It also has an FM tuner, another surprising inclusion in a player at this price, considering the extra tax the EU imposes on players with built-in FM tuners. You also get an external microphone and, to top it all, on-the-fly playlist creation. This is a feature we’d like to see more of but it’s still missing on the majority of players. It’s not perfectly implemented here – you have to be playing a track in order to add it to the player’s ‘Go List’, so you can’t queue up tracks as you can with the Trekstor Vibez, for example – but it’s still a feature that’s nice to have.

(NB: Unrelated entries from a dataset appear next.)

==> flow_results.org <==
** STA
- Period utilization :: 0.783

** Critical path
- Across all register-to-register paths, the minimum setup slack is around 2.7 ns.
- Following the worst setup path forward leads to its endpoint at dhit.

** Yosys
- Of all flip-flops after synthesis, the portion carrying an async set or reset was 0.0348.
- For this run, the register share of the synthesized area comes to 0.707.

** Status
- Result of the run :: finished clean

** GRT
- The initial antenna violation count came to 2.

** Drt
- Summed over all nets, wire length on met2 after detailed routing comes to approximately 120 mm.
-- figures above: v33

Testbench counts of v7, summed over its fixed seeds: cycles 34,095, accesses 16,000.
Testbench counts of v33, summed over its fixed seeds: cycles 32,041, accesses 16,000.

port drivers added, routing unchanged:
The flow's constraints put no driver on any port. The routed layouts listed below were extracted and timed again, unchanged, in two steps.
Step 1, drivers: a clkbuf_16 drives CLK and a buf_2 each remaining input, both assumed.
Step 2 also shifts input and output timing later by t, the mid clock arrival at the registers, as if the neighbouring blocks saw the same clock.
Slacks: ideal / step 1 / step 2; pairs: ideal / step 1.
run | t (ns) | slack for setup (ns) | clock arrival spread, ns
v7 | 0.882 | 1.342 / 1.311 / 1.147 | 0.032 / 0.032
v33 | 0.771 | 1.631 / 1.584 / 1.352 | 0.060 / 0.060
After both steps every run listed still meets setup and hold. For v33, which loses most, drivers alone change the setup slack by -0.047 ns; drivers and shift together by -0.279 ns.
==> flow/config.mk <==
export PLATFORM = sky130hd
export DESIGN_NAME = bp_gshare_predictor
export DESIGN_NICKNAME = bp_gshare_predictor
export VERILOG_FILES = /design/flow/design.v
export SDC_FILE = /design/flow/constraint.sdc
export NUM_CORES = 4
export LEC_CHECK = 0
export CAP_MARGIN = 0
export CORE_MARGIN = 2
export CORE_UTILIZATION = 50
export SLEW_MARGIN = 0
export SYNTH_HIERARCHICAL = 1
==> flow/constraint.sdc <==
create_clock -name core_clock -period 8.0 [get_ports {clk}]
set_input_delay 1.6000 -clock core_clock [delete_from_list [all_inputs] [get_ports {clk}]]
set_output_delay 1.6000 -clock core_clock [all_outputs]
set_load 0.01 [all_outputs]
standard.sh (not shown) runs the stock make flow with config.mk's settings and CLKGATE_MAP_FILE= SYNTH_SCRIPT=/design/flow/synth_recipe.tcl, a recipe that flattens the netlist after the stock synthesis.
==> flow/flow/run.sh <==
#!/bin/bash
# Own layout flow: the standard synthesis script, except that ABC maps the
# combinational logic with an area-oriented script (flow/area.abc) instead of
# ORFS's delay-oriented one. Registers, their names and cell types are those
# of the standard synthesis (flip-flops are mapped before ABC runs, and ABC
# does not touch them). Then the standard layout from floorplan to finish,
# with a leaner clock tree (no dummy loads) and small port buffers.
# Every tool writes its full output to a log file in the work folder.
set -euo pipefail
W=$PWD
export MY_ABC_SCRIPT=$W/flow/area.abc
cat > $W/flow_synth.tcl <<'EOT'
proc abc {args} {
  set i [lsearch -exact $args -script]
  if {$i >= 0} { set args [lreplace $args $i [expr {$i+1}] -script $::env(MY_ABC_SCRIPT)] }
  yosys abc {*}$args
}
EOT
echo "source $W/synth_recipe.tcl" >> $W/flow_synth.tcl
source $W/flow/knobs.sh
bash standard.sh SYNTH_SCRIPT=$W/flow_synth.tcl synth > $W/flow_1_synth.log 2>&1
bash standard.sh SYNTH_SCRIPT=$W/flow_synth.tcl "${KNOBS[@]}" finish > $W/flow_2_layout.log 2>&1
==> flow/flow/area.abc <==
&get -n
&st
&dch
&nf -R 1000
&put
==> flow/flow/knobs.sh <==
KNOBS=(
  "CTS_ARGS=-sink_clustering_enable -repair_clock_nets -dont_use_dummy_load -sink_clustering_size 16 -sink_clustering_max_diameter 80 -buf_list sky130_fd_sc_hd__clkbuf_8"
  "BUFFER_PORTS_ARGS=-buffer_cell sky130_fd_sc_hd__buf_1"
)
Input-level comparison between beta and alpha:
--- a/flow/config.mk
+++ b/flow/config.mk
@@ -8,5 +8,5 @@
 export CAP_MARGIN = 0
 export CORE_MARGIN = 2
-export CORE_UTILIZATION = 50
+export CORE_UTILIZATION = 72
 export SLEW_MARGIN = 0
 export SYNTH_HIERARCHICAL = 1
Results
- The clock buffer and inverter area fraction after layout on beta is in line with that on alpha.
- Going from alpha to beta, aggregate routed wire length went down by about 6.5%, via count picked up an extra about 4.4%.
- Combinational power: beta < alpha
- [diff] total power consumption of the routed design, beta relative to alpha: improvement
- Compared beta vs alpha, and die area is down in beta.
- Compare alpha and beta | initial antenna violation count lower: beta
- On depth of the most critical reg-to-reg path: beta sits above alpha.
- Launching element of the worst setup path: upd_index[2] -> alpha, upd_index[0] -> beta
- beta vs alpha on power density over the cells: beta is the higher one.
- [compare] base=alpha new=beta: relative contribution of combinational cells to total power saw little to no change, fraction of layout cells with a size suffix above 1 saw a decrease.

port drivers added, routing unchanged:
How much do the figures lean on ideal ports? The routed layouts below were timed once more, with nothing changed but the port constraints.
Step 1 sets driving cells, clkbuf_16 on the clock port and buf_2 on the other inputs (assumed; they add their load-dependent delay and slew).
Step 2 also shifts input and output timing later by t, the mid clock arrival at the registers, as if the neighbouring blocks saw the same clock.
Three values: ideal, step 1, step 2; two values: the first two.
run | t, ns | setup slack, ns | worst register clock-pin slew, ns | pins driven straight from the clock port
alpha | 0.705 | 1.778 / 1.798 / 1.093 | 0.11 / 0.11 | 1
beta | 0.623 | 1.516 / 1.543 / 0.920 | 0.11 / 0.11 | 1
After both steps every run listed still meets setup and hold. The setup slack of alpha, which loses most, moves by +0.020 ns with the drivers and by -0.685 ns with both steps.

But it’s not just the specifications that set the Express apart from the crowd. As with all SanDisk players, it is nicely made and well put-together. The mirror-effect front panel and OLED display look particularly swish together and the rubberised four-way selection pad is much more pleasant to use than the controls on either the Sony NW-E015 or the fiddly Zen Stone Plus. Don’t expect navigating long lists of albums or tracks to be easy, however. As with most small players with tiny screens, this can be laborious on the Express.
Obviously the Express is larger than either the Shuffle and Zen Stone Plus too, but this does have its advantages. There’s that screen first of all, but also an integrated USB connector that allows you to charge the player and add files directly without the need for an extra cable. On that note, it’s also worth mentioning that you can simply drag tracks straight onto the Express, or simply use Windows Media Player to sync your music – you’re not forced to use proprietary software as you are with Sony NW-E015.